*Task goal:* The answer must be every entry, retyped without a single difference.

*Dataset entries:*
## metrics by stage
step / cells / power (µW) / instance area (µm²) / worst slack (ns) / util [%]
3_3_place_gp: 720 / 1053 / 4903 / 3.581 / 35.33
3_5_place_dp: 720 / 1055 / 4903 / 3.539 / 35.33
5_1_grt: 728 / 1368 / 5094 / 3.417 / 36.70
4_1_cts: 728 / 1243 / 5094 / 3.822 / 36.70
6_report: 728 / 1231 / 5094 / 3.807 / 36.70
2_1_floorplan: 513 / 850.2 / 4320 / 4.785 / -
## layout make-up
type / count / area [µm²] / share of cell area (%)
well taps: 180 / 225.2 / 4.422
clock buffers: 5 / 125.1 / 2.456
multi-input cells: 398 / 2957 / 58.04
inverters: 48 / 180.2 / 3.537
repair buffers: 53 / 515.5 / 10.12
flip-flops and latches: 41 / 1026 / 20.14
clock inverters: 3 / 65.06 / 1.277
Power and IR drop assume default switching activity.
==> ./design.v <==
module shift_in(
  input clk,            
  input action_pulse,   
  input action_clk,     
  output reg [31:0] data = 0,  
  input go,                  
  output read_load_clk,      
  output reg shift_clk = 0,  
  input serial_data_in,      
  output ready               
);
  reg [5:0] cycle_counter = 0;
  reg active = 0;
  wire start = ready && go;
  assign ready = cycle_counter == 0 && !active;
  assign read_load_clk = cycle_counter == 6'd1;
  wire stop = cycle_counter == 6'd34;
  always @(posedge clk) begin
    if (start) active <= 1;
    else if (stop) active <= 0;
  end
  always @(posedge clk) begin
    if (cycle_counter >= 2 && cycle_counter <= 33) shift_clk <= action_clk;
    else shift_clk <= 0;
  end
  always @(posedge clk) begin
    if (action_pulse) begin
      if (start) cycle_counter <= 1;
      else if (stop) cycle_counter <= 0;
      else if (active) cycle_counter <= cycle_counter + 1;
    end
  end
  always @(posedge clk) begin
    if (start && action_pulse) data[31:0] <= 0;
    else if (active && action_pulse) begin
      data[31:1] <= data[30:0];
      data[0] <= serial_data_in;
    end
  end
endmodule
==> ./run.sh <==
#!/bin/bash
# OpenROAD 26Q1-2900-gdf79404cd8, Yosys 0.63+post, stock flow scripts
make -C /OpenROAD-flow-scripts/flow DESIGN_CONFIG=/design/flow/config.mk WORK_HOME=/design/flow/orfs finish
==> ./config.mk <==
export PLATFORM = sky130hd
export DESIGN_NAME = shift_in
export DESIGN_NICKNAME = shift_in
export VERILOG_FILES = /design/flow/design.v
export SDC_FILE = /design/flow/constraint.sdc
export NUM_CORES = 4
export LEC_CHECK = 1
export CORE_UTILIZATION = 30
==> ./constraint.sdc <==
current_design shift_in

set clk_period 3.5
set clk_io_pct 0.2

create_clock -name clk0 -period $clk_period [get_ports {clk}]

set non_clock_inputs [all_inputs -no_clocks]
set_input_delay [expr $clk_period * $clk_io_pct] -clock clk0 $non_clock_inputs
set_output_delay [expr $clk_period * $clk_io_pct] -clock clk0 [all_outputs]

*Reply:*
## metrics by stage
step / cells / power (µW) / instance area (µm²) / worst slack (ns) / util [%]
3_3_place_gp: 720 / 1053 / 4903 / 3.581 / 35.33
3_5_place_dp: 720 / 1055 / 4903 / 3.539 / 35.33
5_1_grt: 728 / 1368 / 5094 / 3.417 / 36.70
4_1_cts: 728 / 1243 / 5094 / 3.822 / 36.70
6_report: 728 / 1231 / 5094 / 3.807 / 36.70
2_1_floorplan: 513 / 850.2 / 4320 / 4.785 / -
## layout make-up
type / count / area [µm²] / share of cell area (%)
well taps: 180 / 225.2 / 4.422
clock buffers: 5 / 125.1 / 2.456
multi-input cells: 398 / 2957 / 58.04
inverters: 48 / 180.2 / 3.537
repair buffers: 53 / 515.5 / 10.12
flip-flops and latches: 41 / 1026 / 20.14
clock inverters: 3 / 65.06 / 1.277
Power and IR drop assume default switching activity.
==> ./design.v <==
module shift_in(
  input clk,            
  input action_pulse,   
  input action_clk,     
  output reg [31:0] data = 0,  
  input go,                  
  output read_load_clk,      
  output reg shift_clk = 0,  
  input serial_data_in,      
  output ready               
);
  reg [5:0] cycle_counter = 0;
  reg active = 0;
  wire start = ready && go;
  assign ready = cycle_counter == 0 && !active;
  assign read_load_clk = cycle_counter == 6'd1;
  wire stop = cycle_counter == 6'd34;
  always @(posedge clk) begin
    if (start) active <= 1;
    else if (stop) active <= 0;
  end
  always @(posedge clk) begin
    if (cycle_counter >= 2 && cycle_counter <= 33) shift_clk <= action_clk;
    else shift_clk <= 0;
  end
  always @(posedge clk) begin
    if (action_pulse) begin
      if (start) cycle_counter <= 1;
      else if (stop) cycle_counter <= 0;
      else if (active) cycle_counter <= cycle_counter + 1;
    end
  end
  always @(posedge clk) begin
    if (start && action_pulse) data[31:0] <= 0;
    else if (active && action_pulse) begin
      data[31:1] <= data[30:0];
      data[0] <= serial_data_in;
    end
  end
endmodule
==> ./run.sh <==
#!/bin/bash
# OpenROAD 26Q1-2900-gdf79404cd8, Yosys 0.63+post, stock flow scripts
make -C /OpenROAD-flow-scripts/flow DESIGN_CONFIG=/design/flow/config.mk WORK_HOME=/design/flow/orfs finish
==> ./config.mk <==
export PLATFORM = sky130hd
export DESIGN_NAME = shift_in
export DESIGN_NICKNAME = shift_in
export VERILOG_FILES = /design/flow/design.v
export SDC_FILE = /design/flow/constraint.sdc
export NUM_CORES = 4
export LEC_CHECK = 1
export CORE_UTILIZATION = 30
==> ./constraint.sdc <==
current_design shift_in

set clk_period 3.5
set clk_io_pct 0.2

create_clock -name clk0 -period $clk_period [get_ports {clk}]

set non_clock_inputs [all_inputs -no_clocks]
set_input_delay [expr $clk_period * $clk_io_pct] -clock clk0 $non_clock_inputs
set_output_delay [expr $clk_period * $clk_io_pct] -clock clk0 [all_outputs]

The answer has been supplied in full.